Direct studies of PS photophysics and photochemistry in cells are still scarce. Fluorescence lifetime imaging microscopy (FLIM) has been used to assess variations in the fluorescence lifetime of PSes due to subcellular localization. By measuring the fluorescence lifetime of Photofrin® in MatLyLu (MLL) cell line, Yeh and coworkers showed that, depending on the PS incubation time, subcellular localization changed [114]. Other works have also reported that PS fluorescence lifetime is sensitive to intermolecular interactions and changes in nanoenvironment due to the different subcellular localization [166,167,168,169]. These results demonstrate that the singlet excited state of PSes is affected by interaction with intracellular environment. Up to now, there are no straightforward methodologies to study triplet excited states in biological samples. Nonetheless, it is expected that changes in triplet excited state generation quantum yield and lifetime should also happen under these conditions.
An important take-home message is that transposing data obtained in isotropic solutions (e.g., ΦΔ) to biological conditions may lead to pitfalls and incorrect choices of PSes. Therefore, careful studies should be done in conditions as close as possible to the real biological scenario. Pursuing this challenging endeavor is worthy, since revealing the specificities of each situation may be the key to better and target-based PDT protocols.

3.2. The Biological Outcome as a Function of PS Properties

When cells are treated with PS, a number of steps must take place before cell death is achieved. Namely, the PS must be internalized by the cell, equilibrate and accumulate in subcellular localizations, be excited and only then oxidize biomolecules. At the same time, light must reach the absorbing molecules, as well as oxygen should be available or properly delivered (Figure 4).

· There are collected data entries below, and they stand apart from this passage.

<file path="config.mk">
export PLATFORM = sky130hd
export DESIGN_NAME = fadd_stream_ctrl_flat
export DESIGN_NICKNAME = d
export VERILOG_FILES = /design/src/rtl/fadd_stream_ctrl_if.sv /design/src/rtl/fadd_stream_ctrl.sv /design/src/flat_wrapper.sv
export SDC_FILE = /design/constraint.sdc
export NUM_CORES = 1
export LEC_CHECK = 0
export BUFFER_PORTS_ARGS = -buffer_cell sky130_fd_sc_hd__buf_4
export CAP_MARGIN = 30
export CORE_ASPECT_RATIO = 1.2
export CORE_MARGIN = 4
export CORE_UTILIZATION = 55
export DETAILED_ROUTE_END_ITERATION = 12
export PLACE_DENSITY = 0.91
export REMOVE_ABC_BUFFERS = 1
export SLEW_MARGIN = 20
export SYNTH_ARGS = -nofsm -noshare
export SYNTH_HDL_FRONTEND = slang
export SYNTH_SLANG_ARGS = --single-unit
</file>
<file path="constraint.sdc">
create_clock -name clk -period 3.2 [get_ports clk]
set_input_delay 0.64 -clock clk [delete_from_list [all_inputs] [get_ports clk]]
set_output_delay 0.64 -clock clk [all_outputs]
set_load 0.03 [all_outputs]
</file>
<file path="src/rtl/fadd_stream_ctrl_if.sv">
// Request/result handshake bundle for fadd_stream_ctrl.
// The slave modport is the controller view; master is the producer/consumer side.
interface fadd_stream_ctrl_if #(
    parameter int TAG_W = 4
) ();
    logic             in_valid;
    logic             in_ready;
    logic [31:0]      in_a;
    logic [31:0]      in_b;
    logic             in_sub;
    logic [1:0]       in_rm;
    logic [TAG_W-1:0] in_tag;
    logic             out_valid;
    logic             out_ready;
    logic [31:0]      out_s;
    logic [TAG_W-1:0] out_tag;
    logic [3:0]       out_flags;

    modport master (
        output in_valid, in_a, in_b, in_sub, in_rm, in_tag, out_ready,
        input  in_ready, out_valid, out_s, out_tag, out_flags
    );

    modport slave (
        input  in_valid, in_a, in_b, in_sub, in_rm, in_tag, out_ready,
        output in_ready, out_valid, out_s, out_tag, out_flags
    );
endinterface

</file>
<file path="src/rtl/fadd_stream_ctrl.sv">
// Issue/retire controller around a fixed-latency pipelined FP32 adder.
// Credit-based issue means every in-flight sum always has a FIFO slot waiting.
module fadd_stream_ctrl #(
    parameter int LATENCY    = 2,
    parameter int FIFO_DEPTH = 4,
    parameter int TAG_W      = 4
) (
    input  logic              clk,
    input  logic              clrn,
    fadd_stream_ctrl_if.slave io,
    output logic [31:0]       fa_a,
    output logic [31:0]       fa_b,
    output logic              fa_sub,
    output logic [1:0]        fa_rm,
    output logic              fa_e,
    input  logic [31:0]       fa_s,
    output logic              busy
);
    localparam int PTR_W = (FIFO_DEPTH > 1) ? $clog2(FIFO_DEPTH) : 1;
    localparam int CNT_W = $clog2(FIFO_DEPTH + 1);
    localparam int OCC_W = $clog2(FIFO_DEPTH + LATENCY + 2);

    logic [31:0]      fa_a_q, fa_a_d, fa_b_q, fa_b_d;
    logic             fa_sub_q, fa_sub_d;
    logic [1:0]       fa_rm_q, fa_rm_d;
    logic             fa_e_q;

    logic [LATENCY:0] flt_vld_q, flt_vld_d;
    logic [TAG_W-1:0] flt_tag_q [LATENCY+1];
    logic [TAG_W-1:0] flt_tag_d [LATENCY+1];

    logic [31:0]      fifo_s_q     [FIFO_DEPTH];
    logic [31:0]      fifo_s_d     [FIFO_DEPTH];
    logic [TAG_W-1:0] fifo_tag_q   [FIFO_DEPTH];
    logic [TAG_W-1:0] fifo_tag_d   [FIFO_DEPTH];
    logic [3:0]       fifo_flags_q [FIFO_DEPTH];
    logic [3:0]       fifo_flags_d [FIFO_DEPTH];
    logic [PTR_W-1:0] wr_ptr_q, wr_ptr_d, rd_ptr_q, rd_ptr_d;
    logic [CNT_W-1:0] cnt_q, cnt_d;

    logic [OCC_W-1:0] occ;
    logic             in_ready;
    logic             accept, push, pop;
    logic [3:0]       push_flags;

    // Occupancy counts every op from issue until its result is popped.
    always_comb begin
        occ = OCC_W'(cnt_q);
        for (int i = 0; i <= LATENCY; i++) begin
            occ = occ + OCC_W'(flt_vld_q[i]);
        end
    end

    assign in_ready = (occ < OCC_W'(FIFO_DEPTH));
    assign busy     = (occ != '0);
    assign accept   = io.in_valid && in_ready;
    assign push     = flt_vld_q[LATENCY];
    assign pop      = (cnt_q != '0) && io.out_ready;

    always_comb begin
        push_flags = 4'b0000;
        if (fa_s[30:23] == 8'hff) begin
            push_flags = (fa_s[22:0] != '0) ? 4'b1000 : 4'b0100;
        end else if (fa_s[30:23] == 8'h00) begin
            push_flags = (fa_s[22:0] != '0) ? 4'b0001 : 4'b0010;
        end
    end

    assign flt_vld_d[0] = accept;
    assign flt_tag_d[0] = io.in_tag;
    for (genvar gi = 1; gi <= LATENCY; gi++) begin : g_shift
        assign flt_vld_d[gi] = flt_vld_q[gi-1];
        assign flt_tag_d[gi] = flt_tag_q[gi-1];
    end

    always_comb begin
        fa_a_d   = fa_a_q;
        fa_b_d   = fa_b_q;
        fa_sub_d = fa_sub_q;
        fa_rm_d  = fa_rm_q;
        if (accept) begin
            fa_a_d   = io.in_a;
            fa_b_d   = io.in_b;
            fa_sub_d = io.in_sub;
            fa_rm_d  = io.in_rm;
        end
    end

    always_comb begin
        fifo_s_d     = fifo_s_q;
        fifo_tag_d   = fifo_tag_q;
        fifo_flags_d = fifo_flags_q;
        wr_ptr_d     = wr_ptr_q;
        rd_ptr_d     = rd_ptr_q;
        cnt_d        = cnt_q;
        if (push) begin
            fifo_s_d[wr_ptr_q]     = fa_s;
            fifo_tag_d[wr_ptr_q]   = flt_tag_q[LATENCY];
            fifo_flags_d[wr_ptr_q] = push_flags;
            wr_ptr_d               = wr_ptr_q + PTR_W'(1);
        end
        if (pop) begin
            rd_ptr_d = rd_ptr_q + PTR_W'(1);
        end
        if (push && !pop) begin
            cnt_d = cnt_q + CNT_W'(1);
        end else if (pop && !push) begin
            cnt_d = cnt_q - CNT_W'(1);
        end
    end

    always_ff @(posedge clk or negedge clrn) begin
        if (!clrn) begin
            fa_a_q    <= '0;
            fa_b_q    <= '0;
            fa_sub_q  <= 1'b0;
            fa_rm_q   <= '0;
            fa_e_q    <= 1'b0;
            flt_vld_q <= '0;
            for (int i = 0; i <= LATENCY; i++) begin
                flt_tag_q[i] <= '0;
            end
            for (int i = 0; i < FIFO_DEPTH; i++) begin
                fifo_s_q[i]     <= '0;
                fifo_tag_q[i]   <= '0;
                fifo_flags_q[i] <= '0;
            end
            wr_ptr_q <= '0;
            rd_ptr_q <= '0;
            cnt_q    <= '0;
        end else begin
            fa_a_q       <= fa_a_d;
            fa_b_q       <= fa_b_d;
            fa_sub_q     <= fa_sub_d;
            fa_rm_q      <= fa_rm_d;
            fa_e_q       <= 1'b1;
            flt_vld_q    <= flt_vld_d;
            flt_tag_q    <= flt_tag_d;
            fifo_s_q     <= fifo_s_d;
            fifo_tag_q   <= fifo_tag_d;
            fifo_flags_q <= fifo_flags_d;
            wr_ptr_q     <= wr_ptr_d;
            rd_ptr_q     <= rd_ptr_d;
            cnt_q        <= cnt_d;
        end
    end

    assign fa_a         = fa_a_q;
    assign fa_b         = fa_b_q;
    assign fa_sub       = fa_sub_q;
    assign fa_rm        = fa_rm_q;
    assign fa_e         = fa_e_q;
    assign io.in_ready  = in_ready;
    assign io.out_valid = (cnt_q != '0);
    assign io.out_s     = fifo_s_q[rd_ptr_q];
    assign io.out_tag   = fifo_tag_q[rd_ptr_q];
    assign io.out_flags = fifo_flags_q[rd_ptr_q];
endmodule

</file>
<file path="src/flat_wrapper.sv">
// flat-port wrapper written by rule: the top's interface ports become plain ports
module fadd_stream_ctrl_flat 
#(
    parameter int LATENCY    = 2,
    parameter int FIFO_DEPTH = 4,
    parameter int TAG_W      = 4
)
  (clk, clrn, fa_a, fa_b, fa_sub, fa_rm, fa_e, fa_s, busy, io_in_valid, io_in_a, io_in_b, io_in_sub, io_in_rm, io_in_tag, io_out_ready, io_in_ready, io_out_valid, io_out_s, io_out_tag, io_out_flags);
  fadd_stream_ctrl_if #(.TAG_W(TAG_W)) io_i ();
  input  logic clk;
  input  logic clrn;
  output logic [31:0] fa_a;
  output logic [31:0] fa_b;
  output logic fa_sub;
  output logic [1:0] fa_rm;
  output logic fa_e;
  input  logic [31:0] fa_s;
  output logic busy;
  input wire logic [$bits(io_i.in_valid)-1:0] io_in_valid;
  input wire logic [$bits(io_i.in_a)-1:0] io_in_a;
  input wire logic [$bits(io_i.in_b)-1:0] io_in_b;
  input wire logic [$bits(io_i.in_sub)-1:0] io_in_sub;
  input wire logic [$bits(io_i.in_rm)-1:0] io_in_rm;
  input wire logic [$bits(io_i.in_tag)-1:0] io_in_tag;
  input wire logic [$bits(io_i.out_ready)-1:0] io_out_ready;
  output wire logic [$bits(io_i.in_ready)-1:0] io_in_ready;
  output wire logic [$bits(io_i.out_valid)-1:0] io_out_valid;
  output wire logic [$bits(io_i.out_s)-1:0] io_out_s;
  output wire logic [$bits(io_i.out_tag)-1:0] io_out_tag;
  output wire logic [$bits(io_i.out_flags)-1:0] io_out_flags;
  assign io_i.in_valid = io_in_valid;
  assign io_i.in_a = io_in_a;
  assign io_i.in_b = io_in_b;
  assign io_i.in_sub = io_in_sub;
  assign io_i.in_rm = io_in_rm;
  assign io_i.in_tag = io_in_tag;
  assign io_i.out_ready = io_out_ready;
  assign io_in_ready = io_i.in_ready;
  assign io_out_valid = io_i.out_valid;
  assign io_out_s = io_i.out_s;
  assign io_out_tag = io_i.out_tag;
  assign io_out_flags = io_i.out_flags;
  fadd_stream_ctrl #(.LATENCY(LATENCY), .FIFO_DEPTH(FIFO_DEPTH), .TAG_W(TAG_W)) u_core (.clk(clk), .clrn(clrn), .io(io_i), .fa_a(fa_a), .fa_b(fa_b), .fa_sub(fa_sub), .fa_rm(fa_rm), .fa_e(fa_e), .fa_s(fa_s), .busy(busy));
endmodule
</file>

All of these steps turn out to be decisive to the final PDT efficiency. However, predicting them all is a mighty task. Take the case of tumors, for example, some PSes compromise tumor cells mainly in an indirect way, damaging the tumor vasculature and blocking the supply of molecular oxygen and essential nutrients. This effect is associated to binding of the hydrophilic/water soluble PSes to serum albumin, since it mediates PS accumulation in vascular stroma, or to binding to vascular structures/constituents, such as collagen [170,171,172]. On the other hand, there is evidence that highly hydrophobic PSes act in tumors mostly by direct interactions, since they are usually transported inside the body by association to low density lipoproteins (LDL), which can deliver them to intracellular sites [172,173,174]. However, studies in tumor level are very far from the molecular scale, and this kind of analysis is rather complex. For that reason, many PDT protocols are empirical and do not reach the maximum efficiency. In this section, we discuss how to enhance the efficiency of PDT based on biological considerations at molecular and cellular levels, trying to relate them as much as possible to the chemical background discussed above.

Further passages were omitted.